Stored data
<file path="config.mk">
export PLATFORM = sky130hd
export DESIGN_NAME = ccc_dyncfg_apb_master
export DESIGN_NICKNAME = d
export VERILOG_FILES = /design/src/rtl/ccc_cfg_pkg.sv /design/src/rtl/ccc_lock_sync.sv /design/src/rtl/ccc_dyncfg_apb_master.sv
export SDC_FILE = /design/constraint.sdc
export NUM_CORES = 1
export LEC_CHECK = 0
export ABC_CLOCK_PERIOD_IN_PS = 4900
export CORE_MARGIN = 4
export CORE_UTILIZATION = 55
export CTS_CLUSTER_DIAMETER = 40
export DETAILED_ROUTE_END_ITERATION = 8
export GPL_ROUTABILITY_DRIVEN = 0
export HOLD_SLACK_MARGIN = 0.03
export PLACE_DENSITY = 0.84
export SLEW_MARGIN = 5
export SYNTH_ARGS = -nofsm -noshare
export SYNTH_HDL_FRONTEND = slang
export SYNTH_SLANG_ARGS = --single-unit
</file>
<file path="constraint.sdc">
create_clock -name PCLK -period 4.9 [get_ports PCLK]
set_clock_uncertainty 0.1 [all_clocks]
set_input_delay 0.735 -clock PCLK [delete_from_list [all_inputs] [get_ports PCLK]]
set_output_delay 0.735 -clock PCLK [all_outputs]
set_load 0.01 [all_outputs]
</file>
<file path="src/rtl/ccc_cfg_pkg.sv">
// Shared types for the CCC dynamic-configuration APB initiator.
package ccc_cfg_pkg;

  // Controller states
  typedef enum logic [2:0] {
    IDLE      = 3'd0,
    WAIT_BUSY = 3'd1,
    SETUP     = 3'd2,
    ACCESS    = 3'd3,
    LOCK_WAIT = 3'd4,
    RESP      = 3'd5
  } state_t;

  // Completion status reported with each response
  typedef enum logic [1:0] {
    ERR_OK   = 2'b00,
    ERR_BUSY = 2'b01,
    ERR_LOCK = 2'b10
  } err_t;

endpackage : ccc_cfg_pkg

</file>
<file path="src/rtl/ccc_lock_sync.sv">
// Two-flop synchroniser bringing the asynchronous PLL lock into the PCLK domain.
module ccc_lock_sync (
  input  logic clk,
  input  logic rst_n,
  input  logic i_async,
  output logic o_sync
);

  logic r_meta;
  logic r_sync;

  // Double-register the asynchronous input; resets to "not locked"
  always_ff @(posedge clk or negedge rst_n) begin
    if (!rst_n) begin
      r_meta <= 1'b0;
      r_sync <= 1'b0;
    end else begin
      r_meta <= i_async;
      r_sync <= r_meta;
    end
  end

  assign o_sync = r_sync;

endmodule : ccc_lock_sync

</file>
<file path="src/rtl/ccc_dyncfg_apb_master.sv">
// APB3 initiator for the CCC dynamic-configuration port: one APB transfer per
// accepted command, optional wait for PLL re-lock after writes.
module ccc_dyncfg_apb_master
  import ccc_cfg_pkg::*;
#(
  parameter int unsigned ADDR_W      = 6,
  parameter int unsigned DATA_W      = 8,
  parameter int unsigned TIMEOUT_CYC = 50000,
  parameter int unsigned LOCK_BLANK  = 16
) (
  input  logic              PCLK,
  input  logic              PRESET_N,
  input  logic              cmd_valid,
  output logic              cmd_ready,
  input  logic              cmd_write,
  input  logic [ADDR_W-1:0] cmd_addr,
  input  logic [DATA_W-1:0] cmd_wdata,
  input  logic              cmd_wait_lock,
  output logic              rsp_valid,
  output logic [DATA_W-1:0] rsp_rdata,
  output logic [1:0]        rsp_err,
  output logic              PSEL,
  output logic              PENABLE,
  output logic              PWRITE,
  output logic [ADDR_W-1:0] PADDR,
  output logic [DATA_W-1:0] PWDATA,
  input  logic [DATA_W-1:0] PRDATA,
  input  logic              CCC_BUSY,
  input  logic              CCC_LOCK,
  output logic              ccc_locked
);

  localparam int unsigned CNT_W = $clog2(TIMEOUT_CYC + 1);
  localparam logic [CNT_W-1:0] CNT_LAST  = CNT_W'(TIMEOUT_CYC - 1);
  localparam logic [CNT_W-1:0] CNT_MAX   = CNT_W'(TIMEOUT_CYC);
  localparam logic [CNT_W-1:0] CNT_BLANK = CNT_W'(LOCK_BLANK);

  state_t              r_state;
  logic [CNT_W-1:0]    r_cnt;
  logic                r_write;
  logic                r_wait_lock;
  logic [ADDR_W-1:0]   r_addr;
  logic [DATA_W-1:0]   r_wdata;
  logic                r_psel;
  logic                r_penable;
  logic                r_pwrite;
  logic [ADDR_W-1:0]   r_paddr;
  logic [DATA_W-1:0]   r_pwdata;
  logic                r_rsp_valid;
  logic [DATA_W-1:0]   r_rsp_rdata;
  err_t                r_rsp_err;
  logic                w_locked;
  logic [CNT_W-1:0]    w_cnt_next;

  // PLL lock into the PCLK domain
  ccc_lock_sync u_lock_sync (
    .clk     (PCLK),
    .rst_n   (PRESET_N),
    .i_async (CCC_LOCK),
    .o_sync  (w_locked)
  );

  // Shared wait counter increment; saturates instead of wrapping
  assign w_cnt_next = (r_cnt == CNT_MAX) ? r_cnt : r_cnt + CNT_W'(1);

  // Controller FSM with registered APB and response outputs
  always_ff @(posedge PCLK or negedge PRESET_N) begin
    if (!PRESET_N) begin
      r_state     <= IDLE;
      r_cnt       <= '0;
      r_write     <= 1'b0;
      r_wait_lock <= 1'b0;
      r_addr      <= '0;
      r_wdata     <= '0;
      r_psel      <= 1'b0;
      r_penable   <= 1'b0;
      r_pwrite    <= 1'b0;
      r_paddr     <= '0;
      r_pwdata    <= '0;
      r_rsp_valid <= 1'b0;
      r_rsp_rdata <= '0;
      r_rsp_err   <= ERR_OK;
    end else begin
      r_rsp_valid <= 1'b0;
      case (r_state)
        IDLE: begin
          if (cmd_valid) begin
            // Snapshot the command; lock waiting only applies to writes
            r_write     <= cmd_write;
            r_wait_lock <= cmd_write & cmd_wait_lock;
            r_addr      <= cmd_addr;
            r_wdata     <= cmd_wdata;
            r_cnt       <= '0;
            r_state     <= WAIT_BUSY;
          end
        end

        WAIT_BUSY: begin
          if (!CCC_BUSY) begin
            r_psel    <= 1'b1;
            r_penable <= 1'b0;
            r_pwrite  <= r_write;
            r_paddr   <= r_addr;
            r_pwdata  <= r_wdata;
            r_cnt     <= '0;
            r_state   <= SETUP;
          end else if (r_cnt == CNT_LAST) begin
            // Give up without touching the bus
            r_rsp_valid <= 1'b1;
            r_rsp_err   <= ERR_BUSY;
            r_rsp_rdata <= '0;
            r_cnt       <= '0;
            r_state     <= RESP;
          end else begin
            r_cnt <= w_cnt_next;
          end
        end

        SETUP: begin
          r_penable <= 1'b1;
          r_state   <= ACCESS;
        end

        ACCESS: begin
          // Completer has no wait states, so ACCESS is always one cycle
          r_psel      <= 1'b0;
          r_penable   <= 1'b0;
          r_rsp_rdata <= r_write ? '0 : PRDATA;
          r_cnt       <= '0;
          if (r_wait_lock) begin
            r_state <= LOCK_WAIT;
          end else begin
            r_rsp_valid <= 1'b1;
            r_rsp_err   <= ERR_OK;
            r_state     <= RESP;
          end
        end

        LOCK_WAIT: begin
          // Lock is ignored during the blanking window so a late drop is not missed
          if ((r_cnt >= CNT_BLANK) && w_locked) begin
            r_rsp_valid <= 1'b1;
            r_rsp_err   <= ERR_OK;
            r_cnt       <= '0;
            r_state     <= RESP;
          end else if (r_cnt == CNT_LAST) begin
            r_rsp_valid <= 1'b1;
            r_rsp_err   <= ERR_LOCK;
            r_cnt       <= '0;
            r_state     <= RESP;
          end else begin
            r_cnt <= w_cnt_next;
          end
        end

        RESP: begin
          r_state <= IDLE;
        end

        default: begin
          r_psel    <= 1'b0;
          r_penable <= 1'b0;
          r_cnt     <= '0;
          r_state   <= IDLE;
        end
      endcase
    end
  end

  assign cmd_ready  = (r_state == IDLE);
  assign rsp_valid  = r_rsp_valid;
  assign rsp_rdata  = r_rsp_rdata;
  assign rsp_err    = r_rsp_err;
  assign PSEL       = r_psel;
  assign PENABLE    = r_penable;
  assign PWRITE     = r_pwrite;
  assign PADDR      = r_paddr;
  assign PWDATA     = r_pwdata;
  assign ccc_locked = w_locked;

endmodule : ccc_dyncfg_apb_master

</file>
==> metrics.md, run 1 <==
| Metric | Value |
|---|---|
| Status | `complete, no violations` |
| # rows | `26` |
| Req. time, crit path | `5050 ps` |
| N_diodes | `0` |
| Vias in the first global route | `2281` |
| CTS-repair resized insts | `0` |
| Worst path slowest cell | `nor2_2` |
| RSZ-0062 raised after global routing | `no` |
| Total chip power | `2270 uW` |
| Post-synth design cell area | `3000 um2` |
| Reg2Reg Setup Slack | `about 2300 ps` |
| CTS tree | `yes` |
| Critical path launch point type | `input port` |
| Root buffer cell | `clkbuf_8` |
| Synth Instances | `roughly 260` |
| Peak VDD IR | `0.389 mV` |
| Worst path bufs/invs | `1` |
| Crit-path cells | `clkdlybuf4s50_1, and4bb_2, nor2_1, nor2_2, nand2_1, o22ai_1` |
| H-tree levels | `3` |
| Routed WL | `approximately 6300 um` |
| Slew HR | `0.229` |
| Fillers | `between 300 and 400` |
| IO Count | `59` |
| Sequential fraction of the synthesis area | `0.542` |
| Gr ovfl total | `0` |
| Clock tree buffer depth | `2` |
| Final Util | `0.741` |
| Nets | `351` |
| Die Ht | `81.9 um` |
| Yosys Warn Count | `0` |
| CP Capture Type | `flop` |
| Asr flop ratio synth | `1.00` |
| Setup violators final | `0` |
| Initial antenna violation count | `0` |
| Max-cap violation count | `0` |
| TNS Setup | `0 ps` |
| Final Worst Setup Slack | `2220 ps` |
| I/O Buffers | `58` |
| Area delta synth->final | `28.4%` |
| Dpl ws | `approximately 1900 ps` |
| Share of layout cells above drive strength 1 | `0.185` |
| Final HPWL DP | `4280 um` |
| CP peak stage delay | `550 ps` |
| Initial DRT Pass Iterations | `4` |
| Drt drc | `0` |
| CTS Sinks | `between 60 and 70` |
| Top_reg_cell synth | `dfrtp_1` |
| Final hold violation count | `0` |
| Power density over cell area | `590 nW/um2` |
| Cts-stage hold buffer count | `0` |
| TritonCTS buffer count | `9` |
| Crit path max-delay family | `simple AND/OR/NAND/NOR gates` |
| Post-CTS Setup Inserts | `0` |
| Setup CP Type | `in2reg` |
| CTS clk-pin slew, worst paths | `70 ps` |
| Synth cell types | `50` |
| Final Critical Period | `between 2000 and 3000 ps` |
| Leak | `0.00159 uW` |
| Slew Limit Fails | `0` |
| HP Class | `reg2reg` |
| Hold Slack | `~250 ps` |
| GRT Util Overall | `0.212` |
| Core Area | `5200 um2` |
| Die width | `81.9 um` |
| Iter 0 DRT Violations | `245` |
| Avg Synthesized Cell Area | `11.5 um2` |
| Max Fanout on Critical Path | `18` |
| Achievable Freq | `between 300 and 400 MHz` |
| Worst-Margin Slew | `1150 ps` |
| DRT antenna net count | `0` |
| DR WL/cell | `between 15 and 20 um` |
| Data arrival time of the critical path | `2820 ps` |
| Clk_lat worst skew | `340 ps` |
| DR vias/cell | `5.78` |
| Register bit total from synthesis | `65` |
| Final cycle utilization of the critical path | `0.546` |
| Post-synth EDFFs | `0` |
| Vias | `2282` |
| Pin count of the biggest net entering global routing | `66` |
| Total die area | `between 6000 and 7000 um2` |
| Synthesized net count | `292` |
| Global-route wire length before repair | `10700 um` |
| Initial Util | `0.577` |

THE PROBLEM -> Return word for word the lines above from the line with "Peak VDD IR" to the line with "Asr flop ratio", including both and leaving out all others.

WRITTEN RESPONSE ->
| Peak VDD IR | `0.389 mV` |
| Worst path bufs/invs | `1` |
| Crit-path cells | `clkdlybuf4s50_1, and4bb_2, nor2_1, nor2_2, nand2_1, o22ai_1` |
| H-tree levels | `3` |
| Routed WL | `approximately 6300 um` |
| Slew HR | `0.229` |
| Fillers | `between 300 and 400` |
| IO Count | `59` |
| Sequential fraction of the synthesis area | `0.542` |
| Gr ovfl total | `0` |
| Clock tree buffer depth | `2` |
| Final Util | `0.741` |
| Nets | `351` |
| Die Ht | `81.9 um` |
| Yosys Warn Count | `0` |
| CP Capture Type | `flop` |
| Asr flop ratio synth | `1.00` |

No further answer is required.